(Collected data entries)
• • • • • • •
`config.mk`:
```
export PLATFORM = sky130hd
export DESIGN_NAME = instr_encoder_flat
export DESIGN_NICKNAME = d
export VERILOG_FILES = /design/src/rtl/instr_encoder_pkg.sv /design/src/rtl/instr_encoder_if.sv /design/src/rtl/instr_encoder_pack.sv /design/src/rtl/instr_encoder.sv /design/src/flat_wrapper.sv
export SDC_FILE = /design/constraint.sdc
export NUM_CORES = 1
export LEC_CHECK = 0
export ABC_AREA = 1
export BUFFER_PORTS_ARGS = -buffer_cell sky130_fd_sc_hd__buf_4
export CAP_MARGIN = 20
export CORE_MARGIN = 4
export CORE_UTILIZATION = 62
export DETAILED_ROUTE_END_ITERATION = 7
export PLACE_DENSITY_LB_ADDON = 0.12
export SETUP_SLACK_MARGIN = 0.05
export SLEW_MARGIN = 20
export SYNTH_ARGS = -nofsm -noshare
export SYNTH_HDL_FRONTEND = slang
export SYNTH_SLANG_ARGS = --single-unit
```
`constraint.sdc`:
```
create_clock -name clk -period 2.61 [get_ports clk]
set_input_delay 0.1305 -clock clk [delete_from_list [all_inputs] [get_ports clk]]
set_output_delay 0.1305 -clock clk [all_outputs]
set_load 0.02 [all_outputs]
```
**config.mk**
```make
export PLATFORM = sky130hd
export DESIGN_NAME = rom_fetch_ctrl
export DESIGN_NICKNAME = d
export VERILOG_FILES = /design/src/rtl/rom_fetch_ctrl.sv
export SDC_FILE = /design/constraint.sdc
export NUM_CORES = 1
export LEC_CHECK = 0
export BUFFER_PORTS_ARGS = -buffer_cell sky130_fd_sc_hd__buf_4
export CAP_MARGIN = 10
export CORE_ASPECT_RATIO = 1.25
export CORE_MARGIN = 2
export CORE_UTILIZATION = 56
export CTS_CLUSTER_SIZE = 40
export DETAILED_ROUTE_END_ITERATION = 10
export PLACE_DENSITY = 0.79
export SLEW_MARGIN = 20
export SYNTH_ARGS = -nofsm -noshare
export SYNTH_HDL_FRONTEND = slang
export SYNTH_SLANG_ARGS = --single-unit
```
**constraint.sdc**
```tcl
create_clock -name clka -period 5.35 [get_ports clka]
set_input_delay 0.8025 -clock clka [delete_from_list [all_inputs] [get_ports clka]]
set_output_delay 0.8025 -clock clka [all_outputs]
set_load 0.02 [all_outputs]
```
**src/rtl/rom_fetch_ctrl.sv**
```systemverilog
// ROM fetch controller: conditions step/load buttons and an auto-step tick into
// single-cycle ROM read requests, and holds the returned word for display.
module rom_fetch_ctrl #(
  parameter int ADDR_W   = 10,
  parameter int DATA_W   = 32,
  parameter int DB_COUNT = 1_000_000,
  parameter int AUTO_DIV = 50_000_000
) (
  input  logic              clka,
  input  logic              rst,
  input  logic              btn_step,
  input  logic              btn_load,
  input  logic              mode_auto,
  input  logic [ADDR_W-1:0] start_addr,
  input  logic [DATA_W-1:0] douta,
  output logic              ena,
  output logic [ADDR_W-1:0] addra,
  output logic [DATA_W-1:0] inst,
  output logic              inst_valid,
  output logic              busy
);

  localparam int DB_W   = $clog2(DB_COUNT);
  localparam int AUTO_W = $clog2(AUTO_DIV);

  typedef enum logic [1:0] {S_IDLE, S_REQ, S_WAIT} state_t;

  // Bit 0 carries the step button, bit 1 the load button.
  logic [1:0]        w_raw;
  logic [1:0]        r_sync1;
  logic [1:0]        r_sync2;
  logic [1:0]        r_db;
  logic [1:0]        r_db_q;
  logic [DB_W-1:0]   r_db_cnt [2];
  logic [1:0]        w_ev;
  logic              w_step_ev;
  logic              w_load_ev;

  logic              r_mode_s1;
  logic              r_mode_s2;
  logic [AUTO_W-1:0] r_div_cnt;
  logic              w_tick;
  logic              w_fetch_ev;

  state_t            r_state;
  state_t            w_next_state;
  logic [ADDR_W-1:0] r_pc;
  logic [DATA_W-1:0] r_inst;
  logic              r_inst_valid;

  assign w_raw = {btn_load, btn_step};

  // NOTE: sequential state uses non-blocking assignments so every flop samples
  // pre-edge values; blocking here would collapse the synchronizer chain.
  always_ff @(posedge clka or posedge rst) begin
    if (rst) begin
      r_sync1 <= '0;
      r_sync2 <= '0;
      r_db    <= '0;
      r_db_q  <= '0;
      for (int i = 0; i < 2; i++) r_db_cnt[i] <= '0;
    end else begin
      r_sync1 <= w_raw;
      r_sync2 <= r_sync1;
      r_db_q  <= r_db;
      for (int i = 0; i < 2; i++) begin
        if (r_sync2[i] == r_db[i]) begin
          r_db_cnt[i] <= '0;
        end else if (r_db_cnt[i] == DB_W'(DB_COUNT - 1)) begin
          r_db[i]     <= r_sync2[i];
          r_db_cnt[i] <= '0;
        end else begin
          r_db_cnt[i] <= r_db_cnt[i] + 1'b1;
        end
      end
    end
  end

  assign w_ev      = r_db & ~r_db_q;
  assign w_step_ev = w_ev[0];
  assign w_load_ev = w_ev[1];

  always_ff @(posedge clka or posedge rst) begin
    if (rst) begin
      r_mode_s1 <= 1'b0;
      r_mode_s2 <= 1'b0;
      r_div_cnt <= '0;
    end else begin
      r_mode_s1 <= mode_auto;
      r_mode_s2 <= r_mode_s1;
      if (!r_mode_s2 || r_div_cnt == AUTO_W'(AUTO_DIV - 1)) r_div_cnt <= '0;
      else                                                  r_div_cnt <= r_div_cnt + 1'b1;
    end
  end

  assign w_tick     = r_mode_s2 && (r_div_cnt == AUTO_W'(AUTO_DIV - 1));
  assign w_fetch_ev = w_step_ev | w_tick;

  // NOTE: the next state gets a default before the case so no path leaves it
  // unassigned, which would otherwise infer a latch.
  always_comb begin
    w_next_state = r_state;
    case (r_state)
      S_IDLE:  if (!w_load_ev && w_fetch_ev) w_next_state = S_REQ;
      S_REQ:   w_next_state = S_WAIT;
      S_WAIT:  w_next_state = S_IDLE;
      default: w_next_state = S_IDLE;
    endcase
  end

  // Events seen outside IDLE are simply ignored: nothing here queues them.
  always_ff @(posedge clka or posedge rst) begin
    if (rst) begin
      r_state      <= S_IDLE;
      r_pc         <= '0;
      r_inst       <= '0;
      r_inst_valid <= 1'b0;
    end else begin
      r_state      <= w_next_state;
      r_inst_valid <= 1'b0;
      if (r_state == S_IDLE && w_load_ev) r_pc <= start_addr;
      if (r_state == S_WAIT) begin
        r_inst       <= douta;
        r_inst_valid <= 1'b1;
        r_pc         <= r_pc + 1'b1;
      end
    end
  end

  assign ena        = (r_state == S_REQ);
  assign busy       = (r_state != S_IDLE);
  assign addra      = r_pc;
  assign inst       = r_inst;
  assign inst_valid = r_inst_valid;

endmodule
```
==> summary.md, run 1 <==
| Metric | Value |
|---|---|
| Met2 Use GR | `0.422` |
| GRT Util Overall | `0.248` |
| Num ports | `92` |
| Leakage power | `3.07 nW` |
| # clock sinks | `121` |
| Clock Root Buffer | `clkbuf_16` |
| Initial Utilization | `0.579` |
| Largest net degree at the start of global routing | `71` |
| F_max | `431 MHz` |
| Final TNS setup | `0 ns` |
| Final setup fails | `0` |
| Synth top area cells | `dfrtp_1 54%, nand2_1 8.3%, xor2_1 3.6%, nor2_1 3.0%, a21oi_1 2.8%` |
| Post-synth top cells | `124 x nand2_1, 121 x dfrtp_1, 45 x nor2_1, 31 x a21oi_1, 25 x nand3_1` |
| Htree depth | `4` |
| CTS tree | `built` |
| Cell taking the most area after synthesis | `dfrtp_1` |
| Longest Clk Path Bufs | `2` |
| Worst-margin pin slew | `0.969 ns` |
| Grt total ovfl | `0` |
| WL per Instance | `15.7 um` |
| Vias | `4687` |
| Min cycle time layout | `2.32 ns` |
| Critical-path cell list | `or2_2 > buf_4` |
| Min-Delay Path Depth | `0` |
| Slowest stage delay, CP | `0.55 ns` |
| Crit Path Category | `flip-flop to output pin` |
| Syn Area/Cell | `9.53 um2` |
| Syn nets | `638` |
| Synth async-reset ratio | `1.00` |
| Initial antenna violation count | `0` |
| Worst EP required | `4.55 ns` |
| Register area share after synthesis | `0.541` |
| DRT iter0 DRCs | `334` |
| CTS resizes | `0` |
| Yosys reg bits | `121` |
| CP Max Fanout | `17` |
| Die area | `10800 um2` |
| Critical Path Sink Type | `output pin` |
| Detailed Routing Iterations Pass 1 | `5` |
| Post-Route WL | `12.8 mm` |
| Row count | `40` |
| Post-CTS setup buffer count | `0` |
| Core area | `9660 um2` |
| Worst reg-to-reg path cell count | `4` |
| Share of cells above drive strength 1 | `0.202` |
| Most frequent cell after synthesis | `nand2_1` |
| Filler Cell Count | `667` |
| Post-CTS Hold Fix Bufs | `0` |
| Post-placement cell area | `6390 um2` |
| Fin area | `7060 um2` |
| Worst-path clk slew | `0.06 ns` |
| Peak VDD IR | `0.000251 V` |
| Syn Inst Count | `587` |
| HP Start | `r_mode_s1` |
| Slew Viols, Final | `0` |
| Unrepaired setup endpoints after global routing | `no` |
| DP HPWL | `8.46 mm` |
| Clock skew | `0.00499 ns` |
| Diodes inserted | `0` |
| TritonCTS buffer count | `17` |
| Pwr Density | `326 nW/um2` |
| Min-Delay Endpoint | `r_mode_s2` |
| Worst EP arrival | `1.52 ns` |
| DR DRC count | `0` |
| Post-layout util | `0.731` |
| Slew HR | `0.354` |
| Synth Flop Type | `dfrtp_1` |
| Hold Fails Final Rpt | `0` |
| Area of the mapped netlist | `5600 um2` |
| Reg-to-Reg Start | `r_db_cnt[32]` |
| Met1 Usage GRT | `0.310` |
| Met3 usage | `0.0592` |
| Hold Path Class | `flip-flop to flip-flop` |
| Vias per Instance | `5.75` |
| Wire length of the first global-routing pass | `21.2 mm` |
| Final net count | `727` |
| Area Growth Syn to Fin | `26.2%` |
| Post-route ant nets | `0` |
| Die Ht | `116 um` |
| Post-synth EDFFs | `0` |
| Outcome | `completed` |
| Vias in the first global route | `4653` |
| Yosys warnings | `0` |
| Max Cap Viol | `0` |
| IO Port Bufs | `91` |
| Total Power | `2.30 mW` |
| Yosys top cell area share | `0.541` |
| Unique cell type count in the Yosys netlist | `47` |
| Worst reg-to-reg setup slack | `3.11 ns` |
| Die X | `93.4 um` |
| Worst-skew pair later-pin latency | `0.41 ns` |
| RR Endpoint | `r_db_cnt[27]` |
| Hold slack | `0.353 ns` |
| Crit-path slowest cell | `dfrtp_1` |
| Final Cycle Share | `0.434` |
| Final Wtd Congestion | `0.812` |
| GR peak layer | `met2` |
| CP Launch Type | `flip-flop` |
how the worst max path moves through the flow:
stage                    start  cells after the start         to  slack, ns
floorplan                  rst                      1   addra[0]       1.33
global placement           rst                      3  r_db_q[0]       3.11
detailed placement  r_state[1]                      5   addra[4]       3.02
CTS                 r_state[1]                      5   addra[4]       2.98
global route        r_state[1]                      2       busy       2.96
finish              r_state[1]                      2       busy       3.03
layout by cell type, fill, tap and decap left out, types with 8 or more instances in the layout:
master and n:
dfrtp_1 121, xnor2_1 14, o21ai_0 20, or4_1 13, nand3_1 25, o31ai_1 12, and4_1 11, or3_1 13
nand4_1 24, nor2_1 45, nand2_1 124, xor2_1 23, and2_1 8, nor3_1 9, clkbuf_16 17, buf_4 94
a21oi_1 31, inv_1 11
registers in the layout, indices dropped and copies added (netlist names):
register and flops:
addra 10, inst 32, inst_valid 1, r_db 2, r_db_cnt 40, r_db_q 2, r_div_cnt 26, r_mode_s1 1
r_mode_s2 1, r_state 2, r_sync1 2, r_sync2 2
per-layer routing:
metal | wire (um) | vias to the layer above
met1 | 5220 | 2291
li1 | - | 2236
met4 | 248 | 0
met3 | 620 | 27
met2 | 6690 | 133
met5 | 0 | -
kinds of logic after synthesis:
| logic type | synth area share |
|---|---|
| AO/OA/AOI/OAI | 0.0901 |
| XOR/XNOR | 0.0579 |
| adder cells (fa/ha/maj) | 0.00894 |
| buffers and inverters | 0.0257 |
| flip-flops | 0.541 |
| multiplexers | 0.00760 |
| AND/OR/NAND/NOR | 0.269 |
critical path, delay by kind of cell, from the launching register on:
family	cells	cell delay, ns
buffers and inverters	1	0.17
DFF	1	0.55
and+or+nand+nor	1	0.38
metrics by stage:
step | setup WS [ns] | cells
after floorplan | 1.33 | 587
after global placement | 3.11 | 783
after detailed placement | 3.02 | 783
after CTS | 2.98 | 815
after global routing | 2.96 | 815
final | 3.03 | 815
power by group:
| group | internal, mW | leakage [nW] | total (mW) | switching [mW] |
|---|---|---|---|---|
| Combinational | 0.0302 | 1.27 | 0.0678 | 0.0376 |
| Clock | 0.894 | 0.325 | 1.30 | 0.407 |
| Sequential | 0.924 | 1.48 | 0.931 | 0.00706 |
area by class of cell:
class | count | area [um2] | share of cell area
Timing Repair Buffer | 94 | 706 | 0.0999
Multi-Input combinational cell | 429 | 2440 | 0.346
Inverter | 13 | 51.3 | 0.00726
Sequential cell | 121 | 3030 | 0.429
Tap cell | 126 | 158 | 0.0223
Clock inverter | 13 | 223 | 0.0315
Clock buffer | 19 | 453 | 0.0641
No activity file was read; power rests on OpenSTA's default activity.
• • • • • • •
» WHAT YOU ARE ASKED TO DO:
For every line of the entries holding the string "constraint", add one to a tally; give the final figure only.

» RESPONSE TO THE TASK:
4